Utilize o teorema de Pitágoras: $a^2=b^2+c^2$.

a) $x^2=(\sqrt{6})^2+(\sqrt{19})^2~~\Rightarrow~~x^2=6+19~~\Rightarrow~~x^2=25$

$x=\sqrt{25}~~\Rightarrow~~\boxed{x=5}$.


b) $(3\sqrt{5})^2=x^2+3^2~~\Rightarrow~~45=x^2+9~~\Rightarrow~~x^2=36$

$x=\sqrt{36}~~\Rightarrow~~\boxed{x=6}$.


c) $(7x)^2=(5x)^2+(\sqrt{6})^2~~\Rightarrow~~49x^2=25x^2+6~~\Rightarrow~~24x^2=6$

$x^2=\dfrac{1}{4}~~\Rightarrow~~x=\sqrt{\dfrac{1}{4}}~~\Rightarrow~~\boxed{x=\dfrac{1}{2}}$.

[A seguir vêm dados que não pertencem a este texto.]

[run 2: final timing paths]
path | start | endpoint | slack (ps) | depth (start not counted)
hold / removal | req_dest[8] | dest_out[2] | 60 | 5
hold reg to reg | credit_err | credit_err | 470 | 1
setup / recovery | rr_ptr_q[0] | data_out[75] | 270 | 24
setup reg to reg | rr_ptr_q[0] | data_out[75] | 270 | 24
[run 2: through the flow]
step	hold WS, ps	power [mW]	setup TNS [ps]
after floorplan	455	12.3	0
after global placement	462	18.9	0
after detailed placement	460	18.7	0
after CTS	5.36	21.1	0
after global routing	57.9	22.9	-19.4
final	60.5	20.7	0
### src/rtl/tape_pkg.sv
// Shared types and constants for the tape byte-fetch stage.
package tape_pkg;

  localparam int LINE_BYTES  = 8;
  localparam int LINE_SH     = 3;
  localparam int TAPE_ADDR_W = 25;
  localparam int TAG_W       = TAPE_ADDR_W - LINE_SH;

  typedef enum logic [1:0] {IDLE, LOOKUP, WAIT_MEM, DONE} req_state_t;
  typedef enum logic {M_IDLE, M_BUSY} mem_state_t;

  typedef struct packed {
    logic                      valid;
    logic [TAG_W-1:0]          tag;
    logic [8*LINE_BYTES-1:0]   data;
  } line_t;

endpackage
--- src/rtl/bsg_circular_ptr_pkg.sv ---
// bsg_circular_ptr_pkg: shared sizing helpers for circular pointer blocks
`ifndef BSG_SAFE_CLOG2
`define BSG_SAFE_CLOG2(x) (((x) <= 1) ? 1 : $clog2(x))
`endif

package bsg_circular_ptr_pkg;

    function automatic bit is_pow2(input int n);
        return (n > 0) && ((n & (n - 1)) == 0);
    endfunction

endpackage

--- src/rtl/bsg_circular_ptr.sv ---
// bsg_circular_ptr: modulo-slots_p pointer advanced by add_i every cycle
module bsg_circular_ptr
    import bsg_circular_ptr_pkg::*;
#(
    parameter int slots_p = 16,
    parameter int max_add_p = 1,
    localparam int ptr_width = `BSG_SAFE_CLOG2(slots_p),
    localparam int add_width = `BSG_SAFE_CLOG2(max_add_p + 1)
) (
    input  logic                 clk,
    input  logic                 reset_i,
    input  logic [add_width-1:0] add_i,
    output logic [ptr_width-1:0] o,
    output logic [ptr_width-1:0] n_o
);

    if (slots_p < 2 || max_add_p < 1 || max_add_p >= slots_p) begin : g_bad_params
        $error("bsg_circular_ptr: need slots_p >= 2 and 1 <= max_add_p < slots_p");
    end

    if (is_pow2(slots_p)) begin : g_pow2
        assign n_o = o + ptr_width'(add_i);
    end else begin : g_mod
        localparam logic [ptr_width:0] slots_lp = (ptr_width + 1)'(slots_p);
        logic [ptr_width:0] sum;
        assign sum = {1'b0, o} + (ptr_width + 1)'(add_i);
        assign n_o = ptr_width'((sum >= slots_lp) ? sum - slots_lp : sum);
    end

    // Pointer register: clear on active-low reset, otherwise take the next value
    always_ff @(posedge clk) begin
        o <= !reset_i ? '0 : n_o;
    end

    if (((1 << add_width) - 1) > max_add_p) begin : g_add_chk
        // Increments beyond max_add_p are outside the sized range of the adder
        always_ff @(posedge clk) begin
            if (reset_i) assert (add_i <= add_width'(max_add_p));
        end
    end

endmodule
===== src/rtl/s0_rs_enc.sv =====
// Byte-serial systematic RS encoder over GF(2^8)/0x11D, 4 parity bytes, g(x) roots alpha^0..alpha^3.
// Optional macro RS_ENC_SHORT_EN: in_eop on an accepted byte ends a shortened message early.
module gf2m8_multi (
    input  logic [7:0] a,
    input  logic [7:0] b,
    output logic [7:0] p
);
    logic [7:0] acc;
    logic [7:0] sh;

    always_comb begin
        acc = 8'h00;
        sh  = a;
        for (int i = 0; i < 8; i++) begin
            if (b[i]) acc = acc ^ sh;
            sh = {sh[6:0], 1'b0} ^ (sh[7] ? 8'h1D : 8'h00);
        end
        p = acc;
    end
endmodule
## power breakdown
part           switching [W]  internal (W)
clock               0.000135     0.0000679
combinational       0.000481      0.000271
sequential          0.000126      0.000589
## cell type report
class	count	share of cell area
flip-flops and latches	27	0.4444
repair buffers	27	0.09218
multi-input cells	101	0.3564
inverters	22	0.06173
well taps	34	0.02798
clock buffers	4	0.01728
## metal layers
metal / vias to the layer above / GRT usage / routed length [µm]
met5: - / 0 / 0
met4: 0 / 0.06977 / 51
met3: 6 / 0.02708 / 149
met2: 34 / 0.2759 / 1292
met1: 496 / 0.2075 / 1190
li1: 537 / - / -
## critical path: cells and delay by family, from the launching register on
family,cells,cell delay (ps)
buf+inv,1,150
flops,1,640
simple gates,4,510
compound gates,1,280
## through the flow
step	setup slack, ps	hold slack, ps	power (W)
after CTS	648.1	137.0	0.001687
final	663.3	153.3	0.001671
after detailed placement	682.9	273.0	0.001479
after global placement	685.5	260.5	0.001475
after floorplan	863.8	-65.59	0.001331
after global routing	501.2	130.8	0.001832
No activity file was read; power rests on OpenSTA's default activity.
### src/rtl/dms_cp_ctrl.sv
// Charge-pump sequencer for the CDR loop: arbitrates PFD requests into pump
// commands, caps runaway pulses and runs an activity-based acquire/track lock FSM.
//
// state   | meaning
// --------+-------------------------------------------------------------
// IDLE    | loop disabled, pump gated off, all counters cleared
// ACQUIRE | high-gain pump, counting consecutive quiet windows
// TRACK   | locked, low-gain pump, watching for excessive pump activity
module dms_cp_ctrl #(
   parameter int unsigned PULSE_MAX  = 15,
   parameter int unsigned LOCK_WIN   = 64,
   parameter int unsigned LOCK_THR   = 4,
   parameter int unsigned UNLOCK_THR = 16,
   parameter int unsigned LOCK_CNT   = 4
) (
   input  logic       clk,
   input  logic       rst_n,
   input  logic       en,
   input  logic       pfd_up,
   input  logic       pfd_dn,
   output logic       up,
   output logic       down,
   output logic       fast,
   output logic       locked,
   output logic [1:0] state
);

   localparam int unsigned RUN_W = $clog2(PULSE_MAX + 1);
   localparam int unsigned WIN_W = $clog2(LOCK_WIN);
   localparam int unsigned ACT_W = $clog2(LOCK_WIN + 1);
   localparam int unsigned Q_W   = $clog2(LOCK_CNT + 1);

   localparam logic [RUN_W-1:0] RUN_MAX    = RUN_W'(PULSE_MAX);
   localparam logic [WIN_W-1:0] WIN_LAST   = WIN_W'(LOCK_WIN - 1);
   localparam logic [ACT_W-1:0] ACT_MAX    = ACT_W'(LOCK_WIN);
   localparam logic [ACT_W-1:0] ACT_LOCK   = ACT_W'(LOCK_THR);
   localparam logic [ACT_W-1:0] ACT_UNLOCK = ACT_W'(UNLOCK_THR);
   localparam logic [Q_W-1:0]   Q_MAX      = Q_W'(LOCK_CNT);

   typedef enum logic [1:0] {
      ST_IDLE = 2'd0,
      ST_ACQ  = 2'd1,
      ST_TRK  = 2'd2
   } state_t;

   state_t           r_state;
   logic             r_up;
   logic             r_dn;
   logic             r_fast;
   logic             r_locked;
   logic             r_prev_up;
   logic             r_prev_dn;
   logic [RUN_W-1:0] r_run;
   logic [WIN_W-1:0] r_win;
   logic [ACT_W-1:0] r_act;
   logic [Q_W-1:0]   r_quiet;

   logic             w_req_up;
   logic             w_req_dn;
   logic             w_same;
   logic [RUN_W-1:0] w_run_base;
   logic             w_run_ok;
   logic             w_active;
   logic [ACT_W-1:0] w_act_now;
   logic             w_win_end;
   logic             w_loud;
   logic [Q_W-1:0]   w_quiet_next;

   assign w_req_up   = pfd_up & ~pfd_dn;
   assign w_req_dn   = pfd_dn & ~pfd_up;
   // A run continues only while the same single direction is requested back to back.
   assign w_same     = (w_req_up & r_prev_up) | (w_req_dn & r_prev_dn);
   assign w_run_base = w_same ? r_run : '0;
   assign w_run_ok   = (w_run_base < RUN_MAX);

   // Window activity includes the pump state of the current cycle.
   assign w_active   = r_up | r_dn;
   assign w_act_now  = (r_act == ACT_MAX) ? r_act : r_act + ACT_W'(w_active);
   assign w_win_end  = (r_win == WIN_LAST);
   assign w_loud     = (w_act_now > ACT_UNLOCK);

   always_comb begin
      w_quiet_next = '0;
      if (w_act_now <= ACT_LOCK) begin
         w_quiet_next = (r_quiet == Q_MAX) ? r_quiet : r_quiet + Q_W'(1);
      end
   end

   always_ff @(posedge clk) begin
      if (!rst_n || !en) begin
         r_state   <= ST_IDLE;
         r_up      <= 1'b0;
         r_dn      <= 1'b0;
         r_fast    <= 1'b0;
         r_locked  <= 1'b0;
         r_prev_up <= 1'b0;
         r_prev_dn <= 1'b0;
         r_run     <= '0;
         r_win     <= '0;
         r_act     <= '0;
         r_quiet   <= '0;
      end else if (r_state == ST_IDLE) begin
         r_state   <= ST_ACQ;
         r_up      <= 1'b0;
         r_dn      <= 1'b0;
         r_fast    <= 1'b1;
         r_locked  <= 1'b0;
         r_prev_up <= 1'b0;
         r_prev_dn <= 1'b0;
         r_run     <= '0;
         r_win     <= '0;
         r_act     <= '0;
         r_quiet   <= '0;
      end else begin
         r_prev_up <= w_req_up;
         r_prev_dn <= w_req_dn;
         if ((w_req_up || w_req_dn) && w_run_ok) begin
            r_up  <= w_req_up;
            r_dn  <= w_req_dn;
            r_run <= w_run_base + RUN_W'(1);
         end else begin
            r_up  <= 1'b0;
            r_dn  <= 1'b0;
            r_run <= (w_req_up || w_req_dn) ? w_run_base : '0;
         end

         if (w_win_end) begin
            r_win   <= '0;
            r_act   <= '0;
            r_quiet <= w_quiet_next;
            if (r_state == ST_ACQ && w_quiet_next == Q_MAX) begin
               r_state  <= ST_TRK;
               r_fast   <= 1'b0;
               r_locked <= 1'b1;
            end else if (r_state == ST_TRK && w_loud) begin
               r_state  <= ST_ACQ;
               r_fast   <= 1'b1;
               r_locked <= 1'b0;
               r_quiet  <= '0;
            end
         end else begin
            r_win <= r_win + WIN_W'(1);
            r_act <= w_act_now;
         end
      end
   end

   assign up     = r_up;
   assign down   = r_dn;
   assign fast   = r_fast;
   assign locked = r_locked;
   assign state  = r_state;

endmodule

d) $(x+4)^2=x^2+12^2~~\Rightarrow~~x^2+8x+16=x^2+144~~\Rightarrow~~8x=128$

$x=\dfrac{128}{8}~~\Rightarrow~~\boxed{x=16}$.


e) $(x+6)^2=x^2+(x+3)^2~~\Rightarrow~~x^2+12x+36=x^2+x^2+6x+9~~\Rightarrow~~x^2-6x-27=0$

$\Delta=(-6)^2-4\cdot1\cdot(-27)=36+108=144$

$x=\dfrac{-(-6)\pm\sqrt{144}}{2}=\dfrac{6\pm12}{2}=3\pm6$

$x'=3+6=9$ e $x"=3-6=-3$ (não serve).